The publisher's final edited version of this article is available at Mutat Res

See other articles in PMC that cite the published article.

Publisher's Disclaimer

Abstract

Until recently, the in vivo erythrocyte micronucleus assay has been scored using microscopy. Because the frequency of micronucleated cells is typically low, cell counts are subject to substantial binomial counting error. Counting error, along with inter-animal variability, limit the sensitivity of this assay. Recently, flow cytometric methods have been developed for scoring micronucleated erythrocytes and these methods enable many more cells to be evaluated than is possible with microscopic scoring. Using typical spontaneous micronucleus frequencies reported in mice, rats and dogs, we calculate the counting error associated with the frequency of micronucleated reticulocytes as a function of the number reticulocytes scored. We compare this counting error with the inter-animal variability determined by flow cytometric scoring of sufficient numbers of cells to assure that the counting error is less than the inter-animal variability, and calculate the minimum increases in micronucleus frequency that can be detected as a function of the number of cells scored. The data show that current regulatory guidelines allow low power of the test when spontaneous frequencies are low (e.g., ≤ 0.1%). Tables and formulas are presented that provide the necessary numbers of cells that must be scored to meet the recommendation of the International Working Group on Genotoxicity Testing that sufficient cells be scored to reduce counting error to less than the inter-animal variability, thereby maintaining a more uniform power of detection of increased micronucleus frequencies within each species across the range of spontaneous frequencies observed in these three species.

Keywords: Erythrocyte micronucleus assay, flow cytometry, binomial counting error, inter-animal variability, power calculation

1. Introduction

The ability of the in vivo erythrocyte micronucleus assay to detect small increases in the spontaneous background frequency of micronucleated cells in a group of animals (or study subjects) is limited by either the binomial counting error, when the number of cells scored gives small numbers of scored events (micronucleated cells) [1–4], or by inter-animal variation, when that variation is so large that it obscures a small, but real, increase. Furthermore, the sensitivity to detect small increases in the micronucleus frequency in an individual animal is limited at small micronucleus counts by the binomial counting error and at higher counts by the spontaneous variability in that individual animal over the time span in which measurements are made.

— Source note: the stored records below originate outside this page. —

Background: an optimization exercise with open tools, aiming at small area, a short achievable clock period and few clock cycles. Do not read the settings as production practice.
Function was checked by simulation only, so behaviour that the tests miss may differ from the original.
Power figures rest on the tool's default switching activity, not on a simulated workload.

v8:
## tr1_bitcodec
module tr1_bitcodec (
    input  wire        clk,
    input  wire        rst,         
    input  wire        bus_en,      
    input  wire        bus_we,      
    input  wire [1:0]  bus_space,   
    input  wire [5:0]  bus_addr,    
    input  wire [31:0] bus_wdata,
    output reg  [31:0] bus_rdata,   
    output wire        busy         
);
For scale: about 3100 cells after synthesis, roughly 740 flip-flops, roughly 77 I/O pins, about 35000 um2 of cells after synthesis.
clock: 8.0 ns
lec_check: 0
abc_area: 1
cap_margin: 20
core_margin: 2
core_utilization: 55
setup_slack_margin: 4.6
slew_margin: 20
tns_end_percent: 100
standard.sh (not shown) runs the stock make flow with config.mk's settings and CLKGATE_MAP_FILE= SYNTH_SCRIPT=/design/flow/synth_recipe.tcl, a recipe that flattens the netlist after the stock synthesis.
==> flow/flow/run.sh <==
#!/bin/bash
# The standard layout (standard.sh), with one change: ABC maps the synthesized
# logic with the area script in flow/abc_area.script (ABC's &nf mapper after
# &dch) instead of ORFS's map-based area script. Registers are mapped before
# ABC runs, so they are the standard synthesis's.
set -euo pipefail
rm -rf scripts_abc
mkdir scripts_abc
cp -rL "$FLOW_HOME/scripts/." scripts_abc/
cp flow/abc_area.script scripts_abc/abc_area.script
export SCRIPTS_DIR="$PWD/scripts_abc"
bash standard.sh > standard.log 2>&1
==> flow/flow/abc_area.script <==
strash
&get -n
&fraig -x
&put
scorr
dc2
strash
&get -n
&dch -f
&nf {D}
&put
Testbench counts of v8, summed over its fixed seeds: cycles 16,814.
The inputs of v58 differ from those of v8 as listed below.
- CORE_UTILIZATION changed from 55 to 65
==> comparison <==
Of the two values seen for end of the critical path, nk_q[3]$_SDFFCE_PN0N_ was produced by v8 and raw_q[4]$_DFFE_PP_ by v58.
Looking at critical path launch point, the bus_addr[2] result is from v58; the rem[6]$_DFFE_PP_ one comes from v8.
On number of instances on the worst hold path, v8 tracks v58 almost exactly.
Global-route wire length before repair: v58 > v8
From v8 to v58 the numbers moved as follows: slack of the critical path -0.17 ns; number of optimization iterations in the first detailed-route pass +3; final sum of negative setup slack ~0 delta; pre-CTS setup slack -0.17 ns.
v58 and v8 ended up with nearly the same non-clock buffer contribution to total cell area.
### v58 -> v57
- CORE_UTILIZATION changed from 65 to 55
- SETUP_SLACK_MARGIN changed from 4.6 to 4.8
## What came out
Cmp v57 vs v58: global-route usage over all layers lower in v57
v57 has more setup slack than v58.
v57 vs v58: footprint of the multi-input gates up in v57
Relative to v58, the cell depth of the worst hold path of v57 is lower by 1.
Area taken by flip-flops and latches: v57 vs v58, no meaningful difference
Cmp v57 vs v58: clock share of power higher in v57
When v57 is measured against v58, its share of layout cells above drive strength 1 turns out 5.4 points higher.
v57: routed length on met1 higher than v58
raw_q[4]$_DFFE_PP_ as the last element of the critical path was reported by v58, and in_q[6]$_DFFE_PP_ by v57.
Changes in v53 relative to v57:
- TNS_END_PERCENT now 0, was 100
- SETUP_SLACK_MARGIN now 4.6, was 4.8
==> flow/run.sh (new file) <==
#!/bin/bash
# synth_recipe.tcl (not shown) runs the flow's synth.tcl, then flattens the netlist and writes it again
# the make line also repeats each setting of config.mk as NAME=value (left out here)
make -C /OpenROAD-flow-scripts/flow DESIGN_CONFIG=/design/flow/config.mk WORK_HOME=/design/flow/orfs CLKGATE_MAP_FILE= SYNTH_SCRIPT=/design/flow/synth_recipe.tcl finish
removed: flow/flow/run.sh
removed: flow/flow/abc_area.script
removed: flow/standard.sh
Notes after the runs:
- v57 → v53: overall power after layout went down, met2 usage went down.
- In v53, net switching power of the design is lower than in v57.
- Timing-limited maximum frequency, v53 vs v57: down by more than 10%
- Delta (v53 minus v57): worst voltage drop across the vdd grid now larger; critical path's largest stage delay moved up; sequential fraction of total cell area moved up.
- When the final numbers for v57 and v53 were put side by side, the total vias in the final route turned out to be smaller in v57.
- Of v57 and v53, v57 shows the higher portion of the layout cell area used by non-clock buffers, with v53 below it.
- The final layout net count in v53 is 1.14 times that in v57.
Relative to v53, the following input files were edited for v32:
==> flow/flow/run.sh (new file) <==
#!/bin/bash
# The standard layout (standard.sh), with one change: ABC maps the synthesized
# logic with the area script in flow/abc_area.script (ABC's &nf mapper after
# &dch) instead of ORFS's map-based area script. Registers are mapped before
# ABC runs, so they are the standard synthesis's.
set -euo pipefail
rm -rf scripts_abc
mkdir scripts_abc
cp -rL "$FLOW_HOME/scripts/." scripts_abc/
cp flow/abc_area.script scripts_abc/abc_area.script
export SCRIPTS_DIR="$PWD/scripts_abc"
bash standard.sh > standard.log 2>&1
==> flow/flow/abc_area.script (new file) <==
strash
&get -n
&fraig -x
&put
scorr
dc2
strash
&get -n
&dch -f
&nf {D}
&put
==> flow/standard.sh (new file) <==
#!/bin/bash
# synth_recipe.tcl (not shown) runs the flow's synth.tcl, then flattens the netlist and writes it again
# the make line also repeats each setting of config.mk as NAME=value (left out here)
make -C /OpenROAD-flow-scripts/flow DESIGN_CONFIG=/design/flow/config.mk WORK_HOME=/design/flow/orfs CLKGATE_MAP_FILE= SYNTH_SCRIPT=/design/flow/synth_recipe.tcl "${@:-finish}"
removed: flow/run.sh
- v32 vs v53: setup slack up in v32
- Compared v32 vs v53, and post-synthesis sequential area ratio is up in v32.
- Comparing the two runs side by side, v32 comes out behind v53 on total detailed-routing wirelength.
- Run comparison: v32 leading cell type in the layout, fill and taps excluded sky130_fd_sc_hd__edfxtp_1; v53 leading cell type in the layout, fill and taps excluded sky130_fd_sc_hd__nand2_1
- [compare] base=v53 new=v32: via count -2188; layout-stage area growth over the synthesis result +8.3 points; maximum number of pins on one net before global-route repair -56; post-layout net count -651; maximum clock rate +0.036 GHz.

[afterwards: timing with drivers on the ports]
In the flow no input, the clock included, has a driving cell. The finished layouts below were timed again as built, in two steps.
Step 1 (the two cells are an assumption about what drives the block):
set clk [get_ports {clk}]
set_driving_cell -lib_cell sky130_fd_sc_hd__clkbuf_16 $clk
set_driving_cell -lib_cell sky130_fd_sc_hd__buf_2 [delete_from_list [all_inputs] $clk]
Step 2 also shifts input and output timing later by t, the mid clock arrival at the registers, as if the neighbouring blocks saw the same clock.
Three values: ideal ports, drivers, drivers and shift; two values: the first two.
run | shift t [ns] | setup WS [ns] | worst setup path after step 2 | worst register clock-pin slew, ns
v8 | 0.697 | 4.541 / 4.541 / 3.922 | input to register | 0.06 / 0.06
v58 | 0.681 | 4.375 / 4.411 / 3.729 | input to register | 0.07 / 0.07
v57 | 0.694 | 4.603 / 4.618 / 3.930 | input to register | 0.07 / 0.07
v53 | 0.703 | 3.928 / 3.973 / 3.270 | input to register | 0.07 / 0.07
v32 | 0.687 | 4.451 / 4.402 / 3.748 | input to register | 0.07 / 0.07
After both steps every run listed still meets setup and hold. The setup slack of v32, which loses most, moves by -0.049 ns with the drivers and by -0.703 ns with both steps.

Recognizing these facts, the working group on the in vivo micronucleus assay organized by the International Workshops on Genotoxicity Testing (IWGT) has recommended that, whenever possible, sufficient cells should be scored to reduce the counting error to less than the variability in MN frequency between individual animals (for comparison of values in different treated groups) [5].

Prior to the development of flow cytometric scoring methods, the number of cells scored was generally limited by the practical consideration of the number of cells that could be scored in a reasonable period of time by a microscopist, and therefore the minimum number of cells recommended to be scored in current regulatory guidelines is generally less than that required to discern differences between individual animals. Flow cytometric methodologies now make it practical to reduce the counting error to very small values [6–8], allowing, for the first time, reliable determination of the inter- and intra-animal variation in the spontaneous micronucleus frequency.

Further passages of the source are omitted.